**PROBLEM**. Gather each line containing the string "enable" from these entries.

**GIVEN ENTRIES**.
+ + + +

## src/rtl/dvp_tx.sv

```systemverilog
// dvp_tx: DVP byte-serial video transmitter (RGB565 as two bytes per pixel, pclk = clk/2).
// Optional DVP_TX_TEST_PATTERN_EN adds test_mode to replace pix_data with 8 colour bars.
module dvp_tx #(
  parameter int H_ACTIVE = 320,
  parameter int V_ACTIVE = 240,
  parameter int H_BLANK  = 16,
  parameter int V_PORCH  = 4,
  parameter int V_FRONT  = 4
) (
  input  logic        clk,
  input  logic        rst,
  input  logic        en,
  input  logic [15:0] pix_data,
  input  logic        pix_valid,
`ifdef DVP_TX_TEST_PATTERN_EN
  input  logic        test_mode,
`endif
  output logic        pix_ready,
  output logic        pclk,
  output logic        vsync,
  output logic        href,
  output logic [7:0]  data,
  output logic        frame_done,
  output logic        underrun,
  output logic        busy
);
  localparam int LL = 2*H_ACTIVE + H_BLANK;
  localparam int LINES = V_PORCH + V_ACTIVE + V_FRONT;
  localparam int CW = $clog2(LL);
  localparam int LW = $clog2(LINES);
  typedef enum logic [2:0] {IDLE, PORCH, ACTIVE, HBLANK, FRONT} state_t;
  state_t state;
  logic [CW-1:0] col;
  logic [LW-1:0] line;
  logic [7:0] lo;
  logic [15:0] pix;
  logic take, tm, hi, col_end;
  assign col_end = col == CW'(LL-1);
  // hi marks the falling-pclk edge that launches a pixel's high byte
  assign hi = pclk && ((state == PORCH && col_end && line == LW'(V_PORCH-1)) ||
                       (state == ACTIVE && col[0] && col != CW'(2*H_ACTIVE-1)) ||
                       (state == HBLANK && col_end && line != LW'(V_PORCH+V_ACTIVE-1)));
`ifdef DVP_TX_TEST_PATTERN_EN
  localparam int BW = H_ACTIVE/8 > 0 ? H_ACTIVE/8 : 1;
  localparam logic [15:0] BARS [8] = '{16'hFFFF, 16'hFFE0, 16'h07FF, 16'h07E0,
                                       16'hF81F, 16'hF800, 16'h001F, 16'h0000};
  logic [CW-1:0] ncol;
  logic [31:0] bi;
  logic [2:0] bar;
  assign ncol = state == ACTIVE ? col + 1'b1 : '0;
  assign bi = (32'(ncol) >> 1) / BW;
  assign bar = bi > 7 ? 3'd7 : bi[2:0];
  assign tm = test_mode;
  assign pix = tm ? BARS[bar] : pix_valid ? pix_data : '0;
  assign take = !tm && pix_valid;
`else
  assign tm = 1'b0;
  assign pix = pix_valid ? pix_data : '0;
  assign take = pix_valid;
`endif
  always_ff @(posedge clk) begin
    if (rst) begin
      state <= IDLE;
      col <= '0;
      line <= '0;
      lo <= '0;
      pclk <= 1'b0;
      vsync <= 1'b0;
      href <= 1'b0;
      data <= '0;
      pix_ready <= 1'b0;
      frame_done <= 1'b0;
      underrun <= 1'b0;
      busy <= 1'b0;
    end else begin
      pclk <= ~pclk;
      frame_done <= 1'b0;
      pix_ready <= hi && take;
      if (hi && !take && !tm) underrun <= 1'b1;
      if (hi) begin
        data <= pix[15:8];
        lo <= pix[7:0];
        href <= 1'b1;
      end
      if (pclk) begin
        case (state)
          IDLE: if (en) begin
            state <= PORCH;
            vsync <= 1'b1;
            busy <= 1'b1;
          end
          PORCH: begin
            col <= col_end ? '0 : col + 1'b1;
            if (col_end) line <= line + 1'b1;
            if (col_end && line == LW'(V_PORCH-1)) state <= ACTIVE;
          end
          ACTIVE: begin
            col <= col + 1'b1;
            if (col == CW'(2*H_ACTIVE-1)) begin
              state <= HBLANK;
              href <= 1'b0;
              data <= '0;
            end else if (!col[0]) data <= lo;
          end
          HBLANK: begin
            col <= col_end ? '0 : col + 1'b1;
            if (col_end) line <= line + 1'b1;
            if (col_end && line == LW'(V_PORCH+V_ACTIVE-1)) begin
              state <= FRONT;
              vsync <= 1'b0;
              frame_done <= 1'b1;
            end else if (col_end) state <= ACTIVE;
          end
          FRONT: begin
            col <= col_end ? '0 : col + 1'b1;
            if (col_end) line <= line == LW'(LINES-1) ? '0 : line + 1'b1;
            if (col_end && line == LW'(LINES-1)) begin
              state <= en ? PORCH : IDLE;
              vsync <= en;
              busy <= en;
            end
          end
          default: state <= IDLE;
        endcase
      end
    end
  end
endmodule

```

## config.mk

```make
export PLATFORM = sky130hd
export DESIGN_NAME = dvp_tx
export DESIGN_NICKNAME = d
export VERILOG_FILES = /design/src/rtl/dvp_tx.sv
export SDC_FILE = /design/constraint.sdc
export NUM_CORES = 1
export LEC_CHECK = 0
export ABC_AREA = 1
export BUFFER_PORTS_ARGS = -buffer_cell sky130_fd_sc_hd__buf_2
export CELL_PAD_IN_SITES_DETAIL_PLACEMENT = 0
export CELL_PAD_IN_SITES_GLOBAL_PLACEMENT = 1
export CORE_MARGIN = 2
export CORE_UTILIZATION = 40
export CTS_BUF_LIST = sky130_fd_sc_hd__clkbuf_4
export DETAILED_ROUTE_END_ITERATION = 10
export PLACE_DENSITY_LB_ADDON = 0.1
export SLEW_MARGIN = 5
export SYNTH_ARGS = -nofsm -noshare
export SYNTH_HDL_FRONTEND = slang
export SYNTH_SLANG_ARGS = --single-unit
```

## constraint.sdc

```tcl
create_clock -name clk -period 5.3 [get_ports clk]
set_clock_uncertainty 0.1 [all_clocks]
set_input_delay 1.325 -clock clk [delete_from_list [all_inputs] [get_ports clk]]
set_output_delay 1.325 -clock clk [all_outputs]
set_load 0.02 [all_outputs]
```

### Word-level counts from Yosys, hierarchy flattened

Index checks and enable logic that the tools add are counted.

| operators by class | value |
|---|---|
| $add $sub $neg | 2 |
| eq/ne operators | 19 |
| mux-type cells | 30 |
| bitwise gates (word level) | 2 |
| reduce and logical (&&, ||, !) cells | 28 |

Operator list:

| cell | count |
|---|---|
| $mux W8 | 8 |
| $eq A10 B10 Y1 const B | 2 |
| $pmux W10 S2 | 1 |
| $mux W3 | 6 |
| $eq A8 B8 Y1 const B | 2 |
| $mux W16 | 1 |
| $pmux W8 S2 | 1 |
| $pmux W3 S5 | 1 |
| $logic_and A1 B1 Y1 | 12 |
| $add A10 B1 Y10 const B | 1 |
| $mux W10 | 1 |
| $ne A10 B10 Y1 const B | 1 |
| $mux W1 | 9 |
| $add A8 B1 Y8 const B | 1 |
| $eq A8 B2 Y1 const B | 1 |
| $ne A2 B1 Y1 const B | 4 |
| $ne A8 B8 Y1 const B | 1 |
| $reduce_and A4 Y1 | 2 |
| $eq A3 B2 Y1 const B | 2 |
| $ne A2 B2 Y1 const B | 3 |
| $reduce_and A6 Y1 | 1 |
| $reduce_bool A2 Y1 | 3 |
| $reduce_or A3 Y1 | 2 |
| $reduce_and A5 Y1 | 1 |
| 12 further kinds | 14 |

| word-level totals | value |
|---|---|
| flip-flop bits (word level) | 44 |
| output and inout port bits | 15 |

### Depth between registers and ports, before layout

| depth | value |
|---|---|
| word-level depth | 11 |
| gate-level depth with buffers | 13 |

### Worst setup path after synthesis

Ideal clock, no wire load.

| path | value |
|---|---|
| kind | input to register |
| start point | input port pix_valid |
| end point | register lo[0] |
| library setup time | 0.059 ns |
| arrival | 1.946 ns |
| slack | 3.195 ns |
| stages | 5 |
| cells stage by stage | clkbuf_1 > nand2_2 > nor2_4 > nand2_1 > nand2_1 |

| between the ends | value |
|---|---|
| cells in the longest elaborated chain, start to end | 1 |

RTL lines:

| element | RTL line | RTL |
|---|---|---|
| from (decl) | 14 | `input logic pix_valid,` |
| $mux W16 | 58 | `assign pix = pix_valid ? pix_data : '0;` |
| to (signal assigned) | 82 | `lo <= pix[7:0];` |
| to (decl) | 35 | `logic [7:0] lo;` |

No other way between the ends.
A chain may end at the register's enable or synchronous reset.

### Worst setup path in the final report

| path | value |
|---|---|
| start point | register pclk |
| end point | output port pclk |

RTL lines:

| element | RTL line | RTL |
|---|---|---|
| from (decl) | 19 | `output logic pclk,` |
| from (signal assigned) | 76 | `pclk <= ~pclk;` |

No word-level cell between the ends.

==> results.sh <==
export IMPL_crit_type="reg -> out"
export IMPL_power_leakage_nw=1.24
export IMPL_maxSlewViolCount=0
export IMPL_path_delay_family="flip-flops"
export IMPL_clk_pin_slew_ns=0.14
export IMPL_met2_usage=0.280
export IMPL_critPathRequiredTime_ns=3.88
export IMPL_dpl_hpwl_mm=4.17
export IMPL_wl_per_cell_um=11.4
export IMPL_min_path_type="reg -> reg"
export IMPL_viasPerCell=4.70
export IMPL_maxCapViolCount=0
export IMPL_hold_buffers=0
export IMPL_crit_path_top_delay_cell="dfxtp_1"
export IMPL_numCtsBuffers=5
export IMPL_io_buffers=34
export IMPL_detail_route_antenna_nets=0
export IMPL_antenna_found_initial=0
export IMPL_cp_cell_sequence="buf_2"
export IMPL_synth_nets=406
export IMPL_dieArea_um2=6580
export IMPL_vdd_drop_max_v=0.000117
export IMPL_clk_latency_ns=0.37
export IMPL_first_iter_violations=102
export IMPL_grt_usage=0.186
export IMPL_ys_types=29
export IMPL_gp_congestion=0.752
export IMPL_hold_viol_final=0
export IMPL_initial_core_util=0.407
export IMPL_top_usage_layer="met2"
export IMPL_fin_crit_ns=2.62
export IMPL_cts_buffer_depth=2
export IMPL_relSlewSlack=0.530
export IMPL_cp_buffers_inverters=1
export IMPL_fmax_mhz=382
export IMPL_htree_num_levels=2
export IMPL_area_growth_pct=12.0
export IMPL_io_pins=35
export IMPL_use_met1=0.265
export IMPL_cpPeakStageDelay_ns=0.58
export IMPL_dieHeight_um=81.1
export IMPL_total_power_w=0.000614
export IMPL_syn_area_um2=2380
export IMPL_drc_errors=0
export IMPL_dr_pass1_iters=4
export IMPL_fin_tns_setup_ns=0
export IMPL_routed_wl_mm=5.65
export IMPL_p_per_area_nw_per_um2=230
export IMPL_syn_inst=384
export IMPL_synth_edf_count=0
export IMPL_avgSynthCellArea_um2=6.20
export IMPL_final_nets=441
export IMPL_cts_repair_resized=0
export IMPL_synthFlopType="dfxtp_1"
export IMPL_coreArea_um2=5850
export IMPL_num_vias=2325
export IMPL_yosysWarnings=0
export IMPL_yosysSeqAreaShare=0.370
export IMPL_endpoint_kind="primary output"
export IMPL_drive_gt1_frac=0.162
export IMPL_worstMarginPinSlew_ns=0.704
export IMPL_cp_arrival_ns=1.19
export IMPL_dieWidth_um=81.1
export IMPL_grt_overflow=0
export IMPL_grt_pass1_vias=2068
export IMPL_status="finished, final reports clean"
export IMPL_cts_sinks=44
export IMPL_setup_viol=0
export IMPL_fin_crit_sh=0.494
export IMPL_cts_setup_buffers=0
export IMPL_grt_start_max_net_pins=24
export IMPL_gr_usage_met3=0.0400
export IMPL_startpoint_type="flip-flop"
export IMPL_tritoncts="yes"
export IMPL_synth_seq_cells=44
export IMPL_grt_pass1_wl_mm=9.43
export IMPL_rows=28
export IMPL_rsz0062_at_grt="false"
export IMPL_crit_path_max_fanout=9
export IMPL_diodes=0
export IMPL_synth_async_sr_flop_share=0
export IMPL_cts_root_buf="clkbuf_4"
==> kinds of logic (layout without fill, tap and decap cells) <==
group | after synthesis | in the layout | share of synthesized area
AND/OR/NAND/NOR | 251 | 251 | 0.455
flip-flops | 44 | 44 | 0.370
XOR/XNOR | 3 | 3 | 0.0110
buffers and inverters | 56 | 92 | 0.0941
adder cells (fa/ha/maj) | 2 | 2 | 0.0105
AO/OA/AOI/OAI | 28 | 28 | 0.0589
==> power by group <==
part           leakage [nW]  internal, W  switching (W)
sequential            0.355     0.000340      0.0000124
clock                0.0249    0.0000501       0.000119
combinational         0.860    0.0000313      0.0000608
==> worst paths after layout <==
kind / cells past startpoint / slack, ns / to / startpoint
worst max register to register: 8 / 3.17 / data[6]$_SDFF_PP0_ / col[0]$_SDFFE_PP0P_
worst min-delay path: 2 / 0.38 / vsync$_SDFFE_PP0P_ / vsync$_SDFFE_PP0P_
worst max-delay path: 1 / 2.68 / pclk / pclk$_SDFF_PP0_
worst min register to register: 2 / 0.38 / vsync$_SDFFE_PP0P_ / vsync$_SDFFE_PP0P_
==> cell usage in the layout (no fill, tap or decap) <==
| master | netlist | routed |
|---|---|---|
| a21oi_1 | 9 | 9 |
| buf_2 | 0 | 34 |
| clkbuf_4 | 0 | 5 |
| clkinv_1 | 2 | 3 |
| clkinvlp_4 | 0 | 2 |
| dfxtp_1 | 44 | 44 |
| ha_1 | 2 | 2 |
| inv_1 | 41 | 41 |
| inv_2 | 6 | 6 |
| inv_4 | 1 | 1 |
| nand2_1 | 102 | 102 |
| nand2_2 | 5 | 5 |
| nand2_4 | 1 | 1 |
| nand3_1 | 33 | 33 |
| nand3_2 | 1 | 1 |
| nand3_4 | 1 | 1 |
| nand4_1 | 3 | 3 |
| nor2_1 | 85 | 85 |
| nor2_2 | 9 | 9 |
| nor2_4 | 1 | 1 |
| nor3_1 | 6 | 6 |
| nor3_2 | 1 | 1 |
| nor3b_1 | 1 | 1 |
| o21ai_0 | 18 | 18 |
| o21ai_1 | 1 | 1 |
| or2_0 | 1 | 1 |
| or2_2 | 1 | 1 |
| xor2_1 | 3 | 3 |
==> routing by layer <==
metal | vias to the layer above | part of all wire | wire, um
met2 | 56 | 0.41 | 2340
met4 | 0 | 0.013 | 71
met3 | 6 | 0.046 | 258
met5 | - | 0 | 0
li1 | 1260 | - | -
met1 | 1003 | 0.53 | 2980
==> cells in the mapped netlist, types with 2 or more instances <==
master / instances / share of area
nand2_1: 102 / 0.16
nor2_1: 85 / 0.13
dfxtp_1: 44 / 0.37
inv_1: 41 / 0.065
nand3_1: 33 / 0.069
o21ai_0: 18 / 0.038
a21oi_1: 9 / 0.019
nor2_2: 9 / 0.024
inv_2: 6 / 0.0095
nor3_1: 6 / 0.013
nand2_2: 5 / 0.013
clkbuf_1: 3 / 0.0047
nand4_1: 3 / 0.0079
xor2_1: 3 / 0.011
clkinv_1: 2 / 0.0032
ha_1: 2 / 0.011
==> registers in the layout (all words and copies together) (netlist names) <==
signal	flops
lo	8
data	8
pix_ready	1
href	1
line	8
frame_done	1
pclk	1
col	10
state	3
underrun	1
vsync	1
busy	1
==> stage by stage <==
| step | setup slack [ns] | utilization | area (um2) | instances | hold slack (ns) |
|---|---|---|---|---|---|
| 3_5_place_dp | 2.44 | 0.446 | 2610 | 487 | 0.353 |
| 4_1_cts | 2.66 | 0.456 | 2670 | 495 | 0.377 |
| 3_3_place_gp | 2.52 | 0.446 | 2610 | 487 | 0.350 |
| 6_report | 2.68 | 0.456 | 2670 | 495 | 0.380 |
| 5_1_grt | 2.59 | 0.456 | 2670 | 495 | 0.395 |
| 2_1_floorplan | 3.20 | - | 2380 | 384 | 0.334 |
==> cell type report <==
| type | instances | area (um2) |
|---|---|---|
| Clock buffer | 5 | 37.5 |
| Clock inverter | 3 | 18.8 |
| Fill cell | 632 | 3180 |
| Inverter | 50 | 190 |
| Multi-Input combinational cell | 284 | 1270 |
| Sequential cell | 44 | 881 |
| Tap cell | 75 | 93.8 |
| Timing Repair Buffer | 34 | 170 |
No activity file was read; power rests on OpenSTA's default activity.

+ + + +

**RESPONSE AREA**.
Index checks and enable logic that the tools add are counted.
A chain may end at the register's enable or synchronous reset.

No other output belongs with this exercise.